I was angry because I refuse to allow such unrealistic and massively inaccurate understandings of reality in my house, but for a moment only told her she had to research how long viruses (coronavirus/covid-19 and perhaps other viruses) live on surfaces including cloth, which was what the bunny was made of, and that she'd have to compare them by tomorrow, hoping to reason and research her way out of her view of extreme trepidation at using this older bunny.
Then in a stroke of brilliance, I took on her view in a way that directly pointed out the massive inconsistency in her thinking: I said, "If you can't safely handle the grey bunny, then you can't play with the white bunny either, by your reasoning. It's your logic: if the grey bunny is unsafe so are all the other stuffed animals we've bought in the last year; you can't play with any of them, to be safe.". Immediately she got that if her white bunny was OK, the other one must be too. She was excited and got up on the bench and took down the grey bunny and excitedly got to work. She had none of the conflict of someone who was risking her life working with the bunny but risking losing her pet, and resenting me for putting her to this cruel choice, she was genuinely happy and light as if her view totally shifted 180 degrees and within seconds of my saying the sentence that connected the logic with her grey bunny to the new white bunny. Even our playroom participant working with her today asked her several times if she felt safe handing the bunny, double checking that she wasn't pressured or distressed, and he says she told him she was sure the bunny was safe.
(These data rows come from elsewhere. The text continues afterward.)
File: config.mk
export PLATFORM = sky130hd
export DESIGN_NAME = vector_writeback
export DESIGN_NICKNAME = d
export VERILOG_FILES = /design/src/rtl/vector_writeback.sv
export SDC_FILE = /design/constraint.sdc
export NUM_CORES = 1
export LEC_CHECK = 0
export ABC_AREA = 0
export CAP_MARGIN = 20
export CORE_MARGIN = 2
export CORE_UTILIZATION = 60
export CTS_CLUSTER_DIAMETER = 150
export DETAILED_ROUTE_END_ITERATION = 8
export GPL_TIMING_DRIVEN = 1
export PLACE_DENSITY = 0.95
export RECOVER_POWER = 50
export SLEW_MARGIN = 30
export SYNTH_ARGS = -nofsm -noshare
export SYNTH_HDL_FRONTEND = slang
export SYNTH_SLANG_ARGS = --single-unit
File: constraint.sdc
create_clock -name clk -period 69.1 [get_ports clk]
set_clock_uncertainty 0.1 [all_clocks]
set_input_delay 10.365 -clock clk [delete_from_list [all_inputs] [get_ports clk]]
set_output_delay 10.365 -clock clk [all_outputs]
set_load 0.02 [all_outputs]
File: src/rtl/vector_writeback.sv
// Retire stage for the vector execute pipe: an in-order result FIFO whose head
// writes the vector RF (per-lane) and/or the shared scalar RF port, plus hazard lookup.
module vector_writeback #(
    parameter int DEPTH   = 4,
    parameter int VADDR_W = 5,
    parameter int SADDR_W = 5
) (
    input  logic                       clk,
    input  logic                       rst,
    input  logic                       in_valid,
    output logic                       in_ready,
    input  logic [3:0][31:0]           in_vdata,
    input  logic [35:0]                in_rdata,
    input  logic [VADDR_W-1:0]         in_vdst,
    input  logic [SADDR_W-1:0]         in_sdst,
    input  logic                       in_vwen,
    input  logic                       in_swen,
    input  logic [3:0]                 in_lane_mask,
    output logic                       vrf_we,
    output logic [VADDR_W-1:0]         vrf_addr,
    output logic [3:0][31:0]           vrf_wdata,
    output logic [3:0]                 vrf_lane_en,
    output logic                       srf_req,
    input  logic                       srf_grant,
    output logic [SADDR_W-1:0]         srf_addr,
    output logic [35:0]                srf_wdata,
    input  logic [VADDR_W-1:0]         hz_vaddr,
    output logic                       hz_hit,
    output logic [$clog2(DEPTH):0]     count
);

    localparam int PTR_W = $clog2(DEPTH);
    localparam int CNT_W = PTR_W + 1;

    logic [3:0][31:0]   vdata_q [DEPTH];
    logic [35:0]        rdata_q [DEPTH];
    logic [VADDR_W-1:0] vdst_q  [DEPTH];
    logic [SADDR_W-1:0] sdst_q  [DEPTH];
    logic [3:0]         mask_q  [DEPTH];
    logic [DEPTH-1:0]   vact_q;
    logic [DEPTH-1:0]   sact_q;
    logic [DEPTH-1:0]   valid_q;

    logic [PTR_W-1:0]   head_q;
    logic [PTR_W-1:0]   tail_q;
    logic [CNT_W-1:0]   count_q;
    logic               vdone_q;
    logic               sdone_q;

    logic head_valid;
    logic s_fire;
    logic v_ok;
    logic s_ok;
    logic push;
    logic pop;

    assign in_ready   = ~rst & (count_q != CNT_W'(DEPTH));
    assign push       = in_valid & in_ready;
    assign head_valid = valid_q[head_q];

    assign vrf_we = head_valid & vact_q[head_q] & ~vdone_q;
    assign srf_req = head_valid & sact_q[head_q] & ~sdone_q;
    assign s_fire = srf_req & srf_grant;

    // A part is finished if inactive, already done, or completing this cycle.
    assign v_ok = ~vact_q[head_q] | vdone_q | vrf_we;
    assign s_ok = ~sact_q[head_q] | sdone_q | s_fire;
    assign pop  = head_valid & v_ok & s_ok;

    assign vrf_addr    = vrf_we  ? vdst_q[head_q]  : '0;
    assign vrf_wdata   = vrf_we  ? vdata_q[head_q] : '0;
    assign vrf_lane_en = vrf_we  ? mask_q[head_q]  : '0;
    assign srf_addr    = srf_req ? sdst_q[head_q]  : '0;
    assign srf_wdata   = srf_req ? rdata_q[head_q] : '0;
    assign count       = count_q;

    // The head stops hazarding once its vector write has landed.
    always_comb begin
        hz_hit = 1'b0;
        for (int i = 0; i < DEPTH; i++) begin
            if (valid_q[i] && vact_q[i] && (vdst_q[i] == hz_vaddr) &&
                !((PTR_W'(i) == head_q) && vdone_q))
                hz_hit = 1'b1;
        end
    end

    always_ff @(posedge clk or posedge rst) begin
        if (rst) begin
            for (int i = 0; i < DEPTH; i++) begin
                vdata_q[i] <= '0;
                rdata_q[i] <= '0;
                vdst_q[i]  <= '0;
                sdst_q[i]  <= '0;
                mask_q[i]  <= '0;
            end
            vact_q  <= '0;
            sact_q  <= '0;
            valid_q <= '0;
            head_q  <= '0;
            tail_q  <= '0;
            count_q <= '0;
            vdone_q <= 1'b0;
            sdone_q <= 1'b0;
        end else begin
            if (push) begin
                vdata_q[tail_q] <= in_vdata;
                rdata_q[tail_q] <= in_rdata;
                vdst_q[tail_q]  <= in_vdst;
                sdst_q[tail_q]  <= in_sdst;
                mask_q[tail_q]  <= in_lane_mask;
                vact_q[tail_q]  <= in_vwen & (in_lane_mask != 4'b0000);
                sact_q[tail_q]  <= in_swen;
                valid_q[tail_q] <= 1'b1;
                tail_q          <= tail_q + PTR_W'(1);
            end
            if (pop) begin
                valid_q[head_q] <= 1'b0;
                head_q          <= head_q + PTR_W'(1);
                vdone_q         <= 1'b0;
                sdone_q         <= 1'b0;
            end else begin
                if (vrf_we)
                    vdone_q <= 1'b1;
                if (s_fire)
                    sdone_q <= 1'b1;
            end
            if (push && !pop)
                count_q <= count_q + CNT_W'(1);
            else if (pop && !push)
                count_q <= count_q - CNT_W'(1);
        end
    end

endmodule

# Word level (Yosys, flattened, before mapping)
# Index checks and enable logic that the tools add are counted.
[totals]
register_bits = 733
output_inout_bits = 185
wordCells = 172
[op_classes]
n_addsub = 4
n_lt_le_gt_ge = 7
n_eq_ne = 8
mux = 57
n_bitwise = 24
reduce_logical = 32
[ops]
columns = ["operator", "count"]
rows = [
  ["512-bit bitwise mux", 1],
  ["128-bit two-way mux", 4],
  ["128-bit binary-select mux with 2-bit select", 1],
  ["128-bit demux with 2-bit select", 1],
  ["144-bit bitwise mux", 1],
  ["36-bit two-way mux", 4],
  ["36-bit binary-select mux with 2-bit select", 1],
  ["36-bit demux with 2-bit select", 1],
  ["20-bit bitwise mux", 2],
  ["5-bit two-way mux", 7],
  ["4-bit two-way mux", 6],
  ["1-bit logical AND", 21],
  ["5-bit binary-select mux with 2-bit select", 2],
  ["5-bit == test", 4],
  ["16-bit bitwise mux", 1],
  ["1-bit two-way mux", 13],
  ["1-bit bitwise AND", 10],
  ["5-bit demux with 2-bit select", 1],
  ["4-bit binary-select mux with 2-bit select", 1],
  ["4-bit bitwise mux", 2],
  ["4-bit demux with 2-bit select", 1],
  ["1-bit binary-select mux with 2-bit select", 3],
  ["3-bit >= comparator, second input constant", 2],
  ["1-bit logical NOT", 6],
  ["other kinds (20)", 36],
]

# Depth between registers and ports, before layout
[logic_depth]
ltp_word = 10
mapped_depth = 10
ltp_nobuf = 9

# Worst setup path before layout
# Ideal clock, no wire load.
[synth_timing]
path_kind = "input-to-output"
startpoint = "input port rst"
endpoint = "output port in_ready"
arrival_time_ps = 26993
required_time_ps = 58635
slack_ps = 31642
stages = 2
cell_sequence = "inv_1 and2_1"
[synth_between]
elab_chain_cells = 2
[synth_rtl]
columns = ["element", "line_no", "rtl"]
rows = [
  ["start, declared", "9", "input logic rst,"],
  ["1-bit NOT", "57", "assign in_ready = ~rst & (count_q != CNT_W'(DEPTH));"],
  ["1-bit bitwise AND", "57", ""],
  ["end, declared", "11", "output logic in_ready,"],
]
# No other way between the ends.

# Final worst setup path
# Ends and elaborated chain as after synthesis.

==> out/metrics.cfg <==
[floorplan]
die_w_um = 241.2
rows = 86
die_h_um = 241.2
ioPinCount = 374
die_area_um2 = 58180
start_util_pct = 60.92
core_um2 = 55420

[final_layout]
layout-drive-gt1-share_pct = 36.00
fin_util_pct = 71.58
area_delta_synth_final_pct = 17.49
multi_input_area_um2 = 13890
seqCellArea_um2 = 18350
num-nets-final = 2582
num-fill-cells = 3274

[logic_synthesis]
yosys.area.top_type = dfrtp_1
syn_area_um2 = 33760
yosys.area.top_type_share_pct = 54.33
synth_area_leaders = dfrtp_1, mux2_2, mux4_2
ys.warnings.count = 0
synth_common_cells = dfrtp_1, mux2_2, mux4_2
synth.net_count = 2244
synth-seq-area-share_pct = 54.33
ys.flop_type = dfrtp_1
syn_inst = 2045
postSynth.asyncResetShare_pct = 100.0
synth-edff-count = 0
ys_types = 34
synth_most_common_cell = dfrtp_1
syn_avg_cell_area_um2 = 16.51
yosys_register_bits = 733

[cts]
insertion_delay_ns = 0.60
cts_buffers = 76
h-tree-depth = 3
postCtsResizedCells = 0
clock-sinks = 733
clk_pin_slew_ns = 0.05
cts_tree = built
postCtsHoldBufs = 0
clockRootBuffer = clkbuf_16
cts_setup_buffers = 0
cts_max_path_buffers = 3

[timing]
max_freq_mhz = 37.72
max_slew_margin_pct = -215.3
fin_setup_tns_ns = 0
period_share_pct = 38.37
hold_viol_final = 0
rsz0062_at_grt = false
final_max_slew_viol_count = 1073
period_minus_slack_ns = 26.51
worst_slew_pin_slew_ns = 4.729
setup_viol = 0

[critical_path]
reg2reg_from = count[0]$_DFFE_PP0P_
worstSetupStartpoint = rst
criticalPathCategory = in2out
startpoint_type = input pin
path_max_fanout = 100
arrival_ns = 16.05
crit_path_end_kind = primary output
worstPathRequired_ns = 58.63
worstRegToRegCells = 5

[global_routing]
gr-usage-met2_pct = 47.08
grt_pass1_wl_um = 121600
grtUsageTotal_pct = 27.36
antenna_found_initial = 19
grt_max_degree = 180
top_usage_layer = met2
met3_usage_pct = 7.486
grt_pass1_vias = 21790
overflow = 0
use_met1_pct = 32.87

[power]
total_power_uw = 1935
switching_share_pct = 30.86
ir_worst_vdd_mv = 0.03174
p_sw_uw = 597.2
pwr-share-comb_pct = 39.2
powerDensity_nw_per_um2 = 48.79
internal_power_uw = 1338
pwr-share-seq_pct = 39.9
clkPwrFrac_pct = 20.9
leakagePower_uw = 0.01652

[run_status]
status = finished, violations left
violations = max-capacitance violations, max-slew violations

[drt]
drtIter0Drc = 1207
drt-wirelength-per-cell_um = 24.37
routed_wl_um = 77930
first_pass_iters = 5
via_per_inst = 5.994
antenna_left = 0
drc = 0
vias = 19170

[min_path]
min_path_type = reg2reg
hold_path_depth = 1
hp-start = vdata_q[255]$_DFFE_PP0P_

[placement]
gp_congestion = 0.8305
numPortBuffers = 373
hpwl_um = 47280

[flow_run]
maxCapViolations = 19

[flip-flops by register name (all words and copies together) (netlist names), 4 cells and up]
| name | count |
|---|---|
| sact_q | 4 |
| vdata_q | 512 |
| vdst_q | 20 |
| sdst_q | 20 |
| rdata_q | 144 |
| mask_q | 16 |
| valid_q | 4 |
| vact_q | 4 |
[layer usage]
| layer | vias to the layer above | part of all wire [%] |
|---|---|---|
| met5 | - | 0.17 |
| met4 | 22 | 3.6 |
| met2 | 508 | 51 |
| met1 | 10320 | 39 |
| met3 | 168 | 6.2 |
| li1 | 8152 | - |
[power by group through the flow]
stage | sequential, µW | combinational, µW | clock [µW]
3_3_place_gp | 743 | 727 | 0
6_report | 772 | 759 | 404
5_1_grt | 794 | 810 | 428
3_5_place_dp | 770 | 755 | 0
4_1_cts | 768 | 765 | 411
2_1_floorplan | 724 | 594 | 0
[critical path: stages]
cell             delay, ns
dlygate4sd3_1         0.54
clkinvlp_2            3.19
and2_1                1.22
clkdlybuf4s50_1       0.58
[cell usage in the layout, fill, tap and decap left out, types with 2 or more instances in the layout]
master | Yosys | final
a2111oi_0 | 4 | 4
a22oi_1 | 4 | 4
buf_4 | 16 | 13
buf_6 | 65 | 4
bufinv_16 | 0 | 3
clkbuf_1 | 9 | 36
clkbuf_16 | 0 | 78
clkbuf_8 | 0 | 20
clkdlybuf4s50_1 | 0 | 368
clkinv_2 | 0 | 9
dfrtp_1 | 733 | 732
diode_2 | 0 | 11
dlygate4sd3_1 | 0 | 5
ha_1 | 9 | 9
inv_1 | 11 | 10
mux2_1 | 149 | 154
mux2_2 | 568 | 563
mux4_2 | 181 | 181
nand2_1 | 10 | 10
nand4_1 | 4 | 8
nor2_1 | 2 | 2
nor2b_1 | 179 | 179
o21ai_0 | 6 | 6
xnor2_1 | 19 | 19
xor2_1 | 6 | 6
[cell type report]
class | count | share of cell area, %
Sequential cell | 733 | 46.25
Inverter | 13 | 0.1262
Multi-Input combinational cell | 1155 | 35.03
Clock buffer | 121 | 5.833
Antenna cell | 11 | 0.06940
Clock inverter | 13 | 0.3817
Tap cell | 748 | 2.360
Timing Repair Buffer | 404 | 9.946
[through the flow]
step / worst slack (ns) / hold WS (ns) / area [µm²] / cells
after CTS: 46.22 / 0.3879 / 39750 / 3185
after global routing: 41.53 / 0.4035 / 39650 / 3194
after floorplan: 31.64 / 0.3587 / 33760 / 2045
after detailed placement: 46.23 / 0.3755 / 37280 / 3051
after global placement: 46.27 / 0.3676 / 37270 / 3051
final: 42.59 / 0.3877 / 39660 / 3198
[path summary, 6_finish.rpt]
kind                            slack (ns)                  endpoint
min in group asynchronous            11.42  vdata_q[207]$_DFFE_PP0P_
worst min-delay path                  0.39  vdata_q[255]$_DFFE_PP0P_
worst max-delay path                 42.59                  in_ready
max in group asynchronous            48.12   vdata_q[15]$_DFFE_PP0P_
worst min register to register        0.39  vdata_q[255]$_DFFE_PP0P_
worst max register to register       62.63   rdata_q[89]$_DFFE_PP0P_
[cells by family after synthesis]
family / after synthesis / synth area share [%]
AOI/OAI and AO/OA: 17 / 0.3854
xor gates and xnor gates: 25 / 0.6486
adders and majority gates: 10 / 0.3928
buffers and inverters: 157 / 4.406
DFF: 733 / 54.33
muxes: 898 / 35.99
and+or+nand+nor: 205 / 3.847
No activity file was read; power rests on OpenSTA's default activity.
I would never put her to a choice where I was the adversary like that; our continued relationship depends on not crossing that line and asking her to do something she truly thinks might kill her or I"ll take about her hard won property. Our relationship that is the core interface and engine for her recovery is not worth ruining over this assignment, but it appears that she totally shifted views to match the one I wanted her to have because I "leaned into the crazy". I got this concept from "Talking to Crazy", a book about how to deal with people who were having strong, dysfunctional reactions to things, and also, this was a form of joining, a la Anat Baniel Method (ABM) Neuromovement as well as the Son-Rise Program. Either way this was one of the fastest and most effective ways to reverse a situation that was feeling very crazy and upsetting, so I put it here as inspiration for those reading and for myself, that new and effective shortcuts to autistic people recovery will appear on our/my path even if we/I don't see them yet.
Keep going!!!
I'm reminded that those bible phrases might just be true:
7 "Ask, and it will be given you. Seek, and you willfind. Knock, and it will be opened for you.
8 For everyone who asks receives. He who seeksfinds. To him who knocks it will be opened.